Diffusion evolution of a pore in bounded particle in a hydrogen atmosphere

TL;DR

This paper models the diffusion-driven evolution of a hydrogen-filled pore within a spherical particle, revealing two distinct stages: rapid pressure equalization and slow pore healing.

Contribution

It introduces a nonlinear system of equations to describe pore size, gas amount, and position dynamics in a hydrogen atmosphere.

Findings

Two-stage pore evolution identified: fast pressure equalization and slow healing.

Numerical solutions confirm the existence of these two distinct stages.
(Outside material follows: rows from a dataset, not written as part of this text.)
This is an optimization exercise on Yosys and OpenROAD, whose aim is small area, a short achievable clock period and few clock cycles per item, not a production implementation. RTL that was checked went through simulation tests only; none was proved equivalent to the original.

Setup of exp/violet:
==> flow/design.v (excerpt) <==
module stripe_recover (
    input  wire         clk,
    input  wire         rst,
    input  wire         cfg_valid,
    output wire         cfg_ready,
    input  wire [4:0]   cfg_k,
    input  wire [1:0]   cfg_m,
    input  wire [18:0]  cfg_avail,
    input  wire         in_valid,
    output wire         in_ready,
    input  wire [151:0] in_data,
    output wire         out_valid,
    input  wire         out_ready,
    output wire         out_ok,
    output wire [127:0] out_data
);
    function [7:0] gf_mul;
        input [7:0] a;
        input [7:0] b;
        reg   [7:0] x, acc;
        integer     t;
        begin
            x   = a;
            acc = 8'h00;
            for (t = 0; t < 8; t = t + 1) begin
                if (b[t])
                    acc = acc ^ x;
                x = {x[6:0], 1'b0} ^ (x[7] ? 8'h1D : 8'h00);
            end
            gf_mul = acc;
        end
    endfunction
    function [7:0] gf_mulc;
        input [7:0] a;
        input integer e;
        reg   [7:0] x;
        integer     t;
        begin
            x = a;
  ...
Size in the first run: ~4600 cells after synthesis, about 420 flip-flops, ~320 I/O pins, roughly 39000 µm² of cells after synthesis.
export LEC_CHECK = 0
export CAP_MARGIN = 20
export CORE_MARGIN = 2
export CORE_UTILIZATION = 40
export SLEW_MARGIN = 20
create_clock -name core_clock -period 14.0 [get_ports {clk}]
standard.sh (not shown) runs the stock make flow with config.mk's settings and CLKGATE_MAP_FILE= SYNTH_SCRIPT=/design/flow/synth_recipe.tcl, a recipe that flattens the netlist after the stock synthesis.
==> flow/flow/run.sh <==
#!/bin/bash
set -euo pipefail
bash standard.sh SETUP_SLACK_MARGIN=8.4 "BUFFER_PORTS_ARGS=-buffer_cell sky130_fd_sc_hd__buf_1" finish > flow_make.log 2>&1
Input-level comparison between exp/delta and exp/violet:
- an added CTS_BUF_LIST of sky130_fd_sc_hd__clkbuf_4
==> flow/flow/run.sh <==
#!/bin/bash
set -euo pipefail
bash standard.sh SETUP_SLACK_MARGIN=8.0 "BUFFER_PORTS_ARGS=-buffer_cell sky130_fd_sc_hd__buf_1" finish > flow_make.log 2>&1
## What came out
- Result: PASS for each of exp/violet and exp/delta
- In terms of maximum operating frequency, exp/violet and exp/delta differ only marginally.
- Count of unresolved DRC violations after routing came out exactly the same in exp/violet and exp/delta.
- Area overhead of the layout relative to synthesis in exp/delta is 4.7 points below exp/violet.
- exp/delta against exp/violet: number of CTS-inserted buffers rose by about 130%, total routed wirelength fell by 3800 µm.
No run of this note included a check of the RTL's function; only the layout flow was run.

* * *

Another version of the RTL of stripe_recover (not shown whole).
For scale: roughly 4400 cells after synthesis, about 410 flip-flops, about 320 I/O pins.
==> flow/config.mk <==
export PLATFORM = sky130hd
export DESIGN_NAME = stripe_recover
export DESIGN_NICKNAME = stripe_recover
export VERILOG_FILES = /design/flow/design.v
export SDC_FILE = /design/flow/constraint.sdc
export NUM_CORES = 4
export LEC_CHECK = 0
export CAP_MARGIN = 20
export CORE_MARGIN = 2
export CORE_UTILIZATION = 40
export CTS_BUF_LIST = sky130_fd_sc_hd__clkbuf_8
export CTS_CLUSTER_DIAMETER = 60
export CTS_CLUSTER_SIZE = 14
export PLACE_DENSITY = 0.8
export SLEW_MARGIN = 20
==> flow/constraint.sdc <==
create_clock -name core_clock -period 14.0 [get_ports {clk}]
set_input_delay 2.8000 -clock core_clock [delete_from_list [all_inputs] [get_ports {clk}]]
set_output_delay 2.8000 -clock core_clock [all_outputs]
set_load 0.01 [all_outputs]
==> flow/flow/run.sh <==
#!/bin/bash
set -euo pipefail
bash standard.sh SETUP_SLACK_MARGIN=8.0 "BUFFER_PORTS_ARGS=-buffer_cell sky130_fd_sc_hd__buf_1" finish > flow_make.log 2>&1
Testbench counts at the start, summed over its fixed seeds: cycles 6,399, items 6,144.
Model provides insights into pore behavior in hydrogen environments.

Abstract

The problem of the diffusion evolution of a pore filled with molecular hydrogen in a spherical granule in a hydrogen medium is solved. The initial position of the pore is displaced relative to the center of the granule. A nonlinear system of equations is obtained, which describes the behavior of the size of the gas-filled pore, the amount of gas in it and its position relative to the center of the bounded particle with time. Numerical calculations have shown the existence of two stages of evolution. The first (fast) stage is associated with the equalization of pressure in the pore with the external. The second is the slow diffusion "healing" of the pore, when the amount of gas adjusts to its size and the gas pressure is approximately equal to the external.